The focus is now on how much money companies will offer in bonuses and other benefits that might give workers a temporary boost, economists say.
The results of the "shunto" spring wage negotiations between corporate managements and unions, announced by the big automobile and electronics companies, will set the tone for wage hikes across the nation and could provide hints about future consumer spending.
Abe has been campaigning for a 3 percent gain to spur consumption and banish the deflation that has dogged Japan's economy for nearly two decades. Bank of Japan Governor Haruhiko Kuroda has also urged a 3 percent raise to nudge up inflation to the BOJ's long elusive 2 percent target.
Even though many Japanese companies are sitting on piles of cash from healthy earnings, they are wary of boosting base salaries because that commits them to higher fixed personnel costs. Instead, they prefer one-off bonuses.
Consumption is gradually rising, but as long as consumer inflation hovers just under 1 percent, the Bank of Japan isn't likely to exit its super easy monetary policy anytime soon.

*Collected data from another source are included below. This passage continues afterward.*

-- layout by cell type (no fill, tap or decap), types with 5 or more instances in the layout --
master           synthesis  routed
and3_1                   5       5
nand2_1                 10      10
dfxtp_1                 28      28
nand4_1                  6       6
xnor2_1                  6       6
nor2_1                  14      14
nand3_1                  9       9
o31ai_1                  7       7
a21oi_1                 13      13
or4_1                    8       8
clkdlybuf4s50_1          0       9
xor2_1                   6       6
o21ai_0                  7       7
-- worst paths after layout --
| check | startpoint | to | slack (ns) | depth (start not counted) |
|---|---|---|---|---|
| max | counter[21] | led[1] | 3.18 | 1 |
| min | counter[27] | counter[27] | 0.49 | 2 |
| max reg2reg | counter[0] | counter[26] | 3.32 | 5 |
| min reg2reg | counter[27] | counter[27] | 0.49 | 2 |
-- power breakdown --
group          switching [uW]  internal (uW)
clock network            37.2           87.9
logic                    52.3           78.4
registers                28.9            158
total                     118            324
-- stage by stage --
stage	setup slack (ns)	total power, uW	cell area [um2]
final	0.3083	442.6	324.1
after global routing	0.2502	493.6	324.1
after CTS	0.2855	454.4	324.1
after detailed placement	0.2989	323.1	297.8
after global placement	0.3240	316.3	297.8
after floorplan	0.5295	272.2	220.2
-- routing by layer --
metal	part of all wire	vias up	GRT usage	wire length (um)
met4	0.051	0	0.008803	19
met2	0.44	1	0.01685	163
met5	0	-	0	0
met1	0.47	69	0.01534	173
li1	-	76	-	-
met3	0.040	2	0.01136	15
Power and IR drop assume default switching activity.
## flow/config.mk

```make
export PLATFORM = sky130hd
export DESIGN_NAME = keyboard
export DESIGN_NICKNAME = keyboard
export VERILOG_FILES = /design/flow/design.v
export SDC_FILE = /design/flow/constraint.sdc
export NUM_CORES = 4
export LEC_CHECK = 1
export CORE_UTILIZATION = 40
```

## flow/constraint.sdc

```tcl
current_design keyboard

set clk_period 3.7
set clk_io_pct 0.2

create_clock -name clk0 -period $clk_period [get_ports {Clk}]
create_clock -name clk1 -period $clk_period [get_ports {psClk}]

set non_clock_inputs [all_inputs -no_clocks]
set_input_delay [expr $clk_period * $clk_io_pct] -clock clk0 $non_clock_inputs
set_output_delay [expr $clk_period * $clk_io_pct] -clock clk0 [all_outputs]
```

## flow/design.v

```verilog
module reg_11 (input logic    Clk, Reset, Shift_In, Load, Shift_En,
               input logic [10:0] D,
               output logic    Shift_Out,
               output logic [10:0] Data_Out);
always_ff @ (posedge Clk or posedge Load or posedge Reset)
begin
	if (Reset)
		Data_Out <= 11'h0;
	else if (Load)
		Data_Out <= D;
	else if (Shift_En)
		Data_Out <= {Shift_In,Data_Out[10:1]};
end
assign Shift_Out = Data_Out[0];
endmodule
module Dreg ( input Clk, Load, Reset, D,
				  output logic Q );
always @ (posedge Clk or posedge Reset ) 
begin 
	Q = Q;
	if (Reset) 
		Q = 1'b0;
	else if (Load) 
		Q = D;
end
endmodule
module keyboard(input logic Clk, psClk, psData, reset,
					 output logic [7:0] keyCode,
					 output logic press);
	logic Q1, Q2, en, enable, shiftout1, shiftout2, Press;
	logic [4:0] Count;
	logic [10:0] Byte_1, Byte_2;
	logic [7:0] Data, Typematic_Keycode;
	logic [9:0] counter;
	always@(posedge Clk or posedge reset)
	begin
		if(reset)
		begin
			counter = 10'b0000000000;
			enable = 1'b1;
		end
		else if (counter == 10'b0111111111)
		begin
			counter = 10'b0000000000;
			enable = 1'b1;
		end
		else
		begin
			counter += 1'b1;
			enable = 1'b0;
		end
	end
	always@(posedge Clk)
	begin
		if(enable==1)
		begin
			if((reset)|| (Count==5'b01011))
				Count <= 5'b00000;
		else if(Q1==0 && Q2==1)
			begin
				Count += 1'b1;
				en = 1'b1;
			end
		end
	end
	always@(posedge Clk)
	begin
		if(Count == 5'd11)
		begin
			if (Byte_2[9:2] == 8'hE0)
			begin
			end
			else if (Byte_2[9:2] == 8'hF0)
			begin
			end
			else if (Byte_1[9:2] == 8'hF0)
			begin
				Data = Byte_2[9:2];
				Press = 1'b0;
				if (Data == Typematic_Keycode)
					Typematic_Keycode = 8'h00;
			end
			else if (Byte_2[9:2] == Typematic_Keycode)
			begin
			end
			else if (Byte_1[9:2] != 8'hF0)
			begin
				Data = Byte_2[9:2];
				Press = 1'b1;
				Typematic_Keycode = Data;
			end
		end
	end
	Dreg Dreg_instance1 ( .*,
								 .Load(enable),
								 .Reset(reset),
								 .D(psClk),
								 .Q(Q1) );
   Dreg Dreg_instance2 ( .*,
								 .Load(enable),
								 .Reset(reset),
								 .D(Q1),
								 .Q(Q2) );
	reg_11 reg_B(
					.Clk(psClk),
					.Reset(reset),
					.Shift_In(psData),
					.Load(1'b0),
					.Shift_En(en),
					.D(11'd0),
					.Shift_Out(shiftout2),
					.Data_Out(Byte_2)
					);
	reg_11 reg_A(
					.Clk(psClk),
					.Reset(reset),
					.Shift_In(shiftout2),
					.Load(1'b0),
					.Shift_En(en),
					.D(11'd0),
					.Shift_Out(shiftout1),
					.Data_Out(Byte_1)
					);
	assign keyCode=Data;
	assign press=Press;
endmodule
```

## flow/run.sh

```bash
#!/bin/bash
# OpenROAD 26Q1-2900-gdf79404cd8, Yosys 0.63+post, stock flow scripts
make -C /OpenROAD-flow-scripts/flow DESIGN_CONFIG=/design/flow/config.mk WORK_HOME=/design/flow/orfs finish
```

==> insert_results.sql <==
-- metrics for the results database
INSERT INTO impl_metrics (metric_group, metric, value, unit) VALUES
('timing', 'final_hold_fails', '0', ''),
('floorplanning', 'site_row_count', '25', ''),
('timing', 'slew_headroom', '55.85', '%'),
('critical_path', 'worst_setup_path_start_kind', 'clock port', ''),
('placement', 'placed_instances', '210', ''),
('cells_and_area', 'drive_gt1_share', '13.29', '%'),
('synth', 'syn-instance-count', '130', ''),
('clock_tree', 'cts_repair_resizes', '0', ''),
('global_route', 'global_route_wire_length_before_repair', '4954', 'um'),
('placement', 'detailedPlacementHpwl', '1862', 'um'),
('critical_path', 'slowest_delay', '0.25', 'ns'),
('synth', 'post_synth_seq_share', '74.59', '%'),
('detailed_routing', 'remaining_drc_errors', '0', ''),
('critical_path', 'timing.critical_path.slowest_stage_cell', 'sky130_fd_sc_hd__mux2_2', ''),
('cells_and_area', 'final.fill_count', '422', ''),
('synth', 'yosysWarnings', '4', ''),
('flow_run', 'log.warning_count', '27', ''),
('floorplanning', 'coreArea', '4755', 'sq um'),
('critical_path', 'reg2regPathDepth', '5', ''),
('synth', 'flop_cell', 'sky130_fd_sc_hd__dfrtp_1', ''),
('critical_path', 'rrSetupSlack', '1.70', 'ns'),
('timing', 'skew', '0.005053', 'ns'),
('global_route', 'grt_max_degree', '34', ''),
('critical_path', 'cpMostUsedCell', 'sky130_fd_sc_hd__clkbuf_8', ''),
('flow_run', 'max_cap_violations', '0', ''),
('cells_and_area', 'final_cells', '225', ''),
('synth', 'synth.ff_latch_count', '55', ''),
('detailed_routing', 'post_drt_wl_per_cell', '12.44', 'um'),
('timing', 'setup_viol', '0', ''),
('synth', 'distinct_lib_cells', '26', ''),
('detailed_routing', 'detailedRoute.firstIterationViolations', '86', ''),
('placement', 'gp_congestion', '0.8267', ''),
('timing', 'drv_slew', '0', ''),
('global_route', 'grt_remaining_overflow', '0', ''),
('critical_path', 'critPathLaunch', 'psClk', ''),
('worst_hold_path', 'hold_class', 'clk -> reg', ''),
('clock_tree', 'post_cts_buffers', '0', ''),
('timing', 'finalSetupTns', '0', 'ns'),
('critical_path', 'worst_ep_required_time', '3.86', 'ns'),
('worst_hold_path', 'holdPathEnd', 'Dreg_instance1.Q', ''),
('floorplanning', 'chipHeight', '72.61', 'um'),
('timing', 'unrepaired_setup_endpoints_after_global_routing', 'false', ''),
('clock_tree', 'tritoncts_clock_tree', 'yes', ''),
('timing', 'fin_worst_hold_slack', '0.07943', 'ns'),
('critical_path', 'critPathTopFamily', 'multiplexers', ''),
('worst_hold_path', 'holdPathStages', '3', ''),
('floorplanning', 'die_x', '72.61', 'um'),
('detailed_routing', 'wirelength', '2799', 'um'),
('critical_path', 'reg2reg_from', 'Count[0]', ''),
('status', 'run_status', 'completed', ''),
('floorplanning', 'chip_area', '5272', 'sq um'),
('detailed_routing', 'dr_total_vias', '1041', ''),
('critical_path', 'critical_path_arrival', '2.32', 'ns'),
('global_route', 'number_of_antenna_violations_at_the_first_check_in_global_routing', '0', ''),
('critical_path', 'setup.worst_path.class', 'clk -> reg', ''),
('critical_path', 'critical_path_endpoint_category', 'flop', ''),
('critical_path', 'worstPathMaxFanout', '2', ''),
('pwr', 'power_density_cells', '497.3', 'nW/um^2'),
('detailed_routing', 'per_cell_via_count_in_the_routed_design', '4.627', ''),
('clock_tree', 'clkTransAtPathRegs', '0.06', 'ns'),
('pwr', 'p_leak', '0.9240', 'nW'),
('floorplanning', 'initial_utilization', '41.95', '%'),
('global_route', 'global_route.usage.total', '13.34', '%'),
('synth', 'synth-edff-count', '22', ''),
('synth', 'syn-cell-area', '1994', 'sq um'),
('timing', 'tightest_slew', '0.6597', 'ns'),
('global_route', 'grt_pass1_vias', '1082', ''),
('synth', 'synth-cells-yosys', '130', ''),
('synth', 'async_flop_share', '60.00', '%'),
('detailed_routing', 'total_inserted_antenna_cells', '0', ''),
('pwr', 'ir_drop', '0.0002313', 'V'),
('synth', 'avgSynthCellArea', '15.34', 'sq um'),
('placement', 'placement.io_buffers', '11', ''),
('cells_and_area', 'syn_to_final_growth', '19.32', '%'),
('clock_tree', 'ctsHoldBuffers', '0', ''),
('critical_path', 'timing.critical_path.buf_inv', '2', ''),
('detailed_routing', 'drt_pre_antenna_iters', '4', ''),
('synth', 'yosysChipArea', '1994', 'sq um'),
('floorplanning', 'io-pin-count', '13', ''),
('worst_hold_path', 'timing.hold.worst.start', 'psClk', ''),
('critical_path', 'cell_by_cell_trace_of_the_critical_path', 'clkbuf_8 > clkbuf_8 > mux2_2', ''),
('critical_path', 'worst_r2r_endpoint', 'Press', ''),
('detailed_routing', 'route.antenna.remaining_nets', '0', '');
[how the worst max path moves through the flow]
| stage | end | slack [ns] | cells after the start |
|---|---|---|---|
| final | Dreg_instance1.Q | 1.54 | 3 |
| after global routing | Press | 1.48 | 5 |
| after CTS | Dreg_instance1.Q | 1.54 | 3 |
[cells in the final DEF, fill, tap and decap left out]
| cell type | count |
|---|---|
| sky130_fd_sc_hd__and2_1 | 9 |
| sky130_fd_sc_hd__and3_1 | 1 |
| sky130_fd_sc_hd__and3_4 | 2 |
| sky130_fd_sc_hd__and4_1 | 1 |
| sky130_fd_sc_hd__buf_4 | 2 |
| sky130_fd_sc_hd__clkbuf_1 | 1 |
| sky130_fd_sc_hd__clkbuf_8 | 12 |
| sky130_fd_sc_hd__clkdlybuf4s50_1 | 11 |
| sky130_fd_sc_hd__clkinv_1 | 2 |
| sky130_fd_sc_hd__dfrtp_1 | 32 |
| sky130_fd_sc_hd__dfstp_2 | 1 |
| sky130_fd_sc_hd__edfxtp_1 | 22 |
| sky130_fd_sc_hd__ha_1 | 2 |
| sky130_fd_sc_hd__inv_1 | 3 |
| sky130_fd_sc_hd__mux2_2 | 2 |
| sky130_fd_sc_hd__nand2_1 | 3 |
| sky130_fd_sc_hd__nand3_1 | 8 |
| sky130_fd_sc_hd__nand4_1 | 2 |
| sky130_fd_sc_hd__nand4b_1 | 1 |
| sky130_fd_sc_hd__nor2_1 | 10 |
| sky130_fd_sc_hd__nor2b_1 | 2 |
| sky130_fd_sc_hd__nor3_1 | 3 |
| sky130_fd_sc_hd__nor3_2 | 1 |
| sky130_fd_sc_hd__nor4_1 | 1 |
| sky130_fd_sc_hd__o21a_1 | 2 |
| sky130_fd_sc_hd__o21ai_0 | 1 |
| sky130_fd_sc_hd__o41ai_1 | 1 |
| sky130_fd_sc_hd__or2_2 | 1 |
| sky130_fd_sc_hd__or4_1 | 1 |
| sky130_fd_sc_hd__xnor2_1 | 13 |
| sky130_fd_sc_hd__xor2_1 | 5 |
[kinds of logic after synthesis]
logic type      share of synthesized area (%)
mux                                     1.129
xor+xnor                                7.905
simple gates                            13.11
flops                                   74.59
compound gates                          1.443
fa+ha+maj                               1.255
buf+inv                                0.5646
[Yosys cell counts (3+ instances only)]
cell type | instances | area, sq um
sky130_fd_sc_hd__and2_1 | 9 | 56.30
sky130_fd_sc_hd__nand3_1 | 8 | 40.04
sky130_fd_sc_hd__nor2_1 | 10 | 37.54
sky130_fd_sc_hd__xnor2_1 | 13 | 113.9
sky130_fd_sc_hd__xor2_1 | 5 | 43.79
sky130_fd_sc_hd__edfxtp_1 | 22 | 660.6
sky130_fd_sc_hd__nor3_1 | 3 | 15.01
sky130_fd_sc_hd__nand2_1 | 3 | 11.26
sky130_fd_sc_hd__dfrtp_1 | 32 | 800.8
sky130_fd_sc_hd__inv_1 | 3 | 11.26
[worst reg2reg max path, stage by stage, from the launching register on]
cell and delay (ns):
sky130_fd_sc_hd__edfxtp_1 0.37, sky130_fd_sc_hd__ha_1 0.21, sky130_fd_sc_hd__nand2_1 0.07, sky130_fd_sc_hd__nor3_1 0.28, sky130_fd_sc_hd__o41ai_1 0.16, sky130_fd_sc_hd__nor2_1 0.55
[flip-flops by register name, summed over array words and instances, names as in the netlist]
name / flops
Count: 5
Data: 8
Dreg_instance1.Q: 1
Dreg_instance2.Q: 1
Press: 1
Typematic_Keycode: 8
counter: 10
enable: 1
reg_A.Data_Out: 9
reg_B.Data_Out: 11
[final cells by class]
cell class              count  area [sq um]  share of cell area (%)
flip-flops and latches     55          1488                   62.51
well taps                  67         83.83                   3.523
clock buffers              13         168.9                   7.098
repair buffers             13         125.1                   5.258
multi-input cells          72         495.5                   20.82
inverters                   3         11.26                  0.4732
clock inverters             2         7.507                  0.3155
[where the power goes]
| group | total, mW | switching, mW | internal, mW | leakage, nW |
|---|---|---|---|---|
| sequential | 0.664 | 0.0132 | 0.651 | 0.599 |
| combinational | 0.0206 | 0.0112 | 0.00934 | 0.231 |
| clock | 0.499 | 0.204 | 0.295 | 0.0941 |
[per-layer routing]
metal / wire, um / GRT usage, % / up-vias / part of all wire, %
met5: 0 / 0 / - / 0
met1: 1369 / 20.96 / 497 / 49
li1: - / - / 505 / -
met4: 104 / 4.793 / 0 / 3.7
met3: 162 / 5.182 / 12 / 5.8
met2: 1161 / 18.28 / 27 / 41
[through the flow]
step,util (%),cell area [sq um],total power [mW],worst slack (ns)
5_1_grt,50.05,2380,1.242,1.484
3_5_place_dp,46.34,2203,0.7026,1.488
2_1_floorplan,-,1994,0.6914,1.488
6_report,50.05,2380,1.184,1.540
3_3_place_gp,46.34,2203,0.7008,1.488
4_1_cts,50.05,2380,1.200,1.541
Power is estimated from default activity; no workload was simulated.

"The bigger picture is that wages are not rising any faster than labour productivity so they are not creating major cost pressures," said Marcel Thieliant, senior Japan economist at Capital Economics.
"Wage growth won't be this strong anytime soon so monetary policy tightening remains a distant prospect."
Over the past four years, major companies agreed to raise wages about 2 percent each spring. The bulk of that - about 1.8 percent - comes automatically under Japan's seniority-based employment system. Anything beyond that is a hike in "base pay."
Several economists have forecast major companies would agree this year to base pay increases of 0.5-0.6 percent, which with the seniority-based automatic salary rise would lift wage growth to around 2.3-2.4 percent.
That would be above last year's 2.11 percent hike and in the neighbourhood of 2015's 2.38 percent rise, which was a 17-year high.
However, there's a risk that wage gains could be offset by cuts in overtime pay in the coming year as companies come under pressure from the government to curb Japan's notoriously long overtime hours.
Also, rises in deductions for social security to service the rapidly aging population could cut into wage gains, analysts say.
Rising costs of social security have far outpaced gains in workers' total cash earnings in the past several years, squeezing disposable incomes at households.
Japan's unions tend not to be as aggressive in pressing their demands as those in the West because they attach greater importance to job security and maintain a sense of corporate loyalty.
Also, fewer workers are union members as companies rely more on part-timers and other nonregular workers, which deprives unions of bargaining power.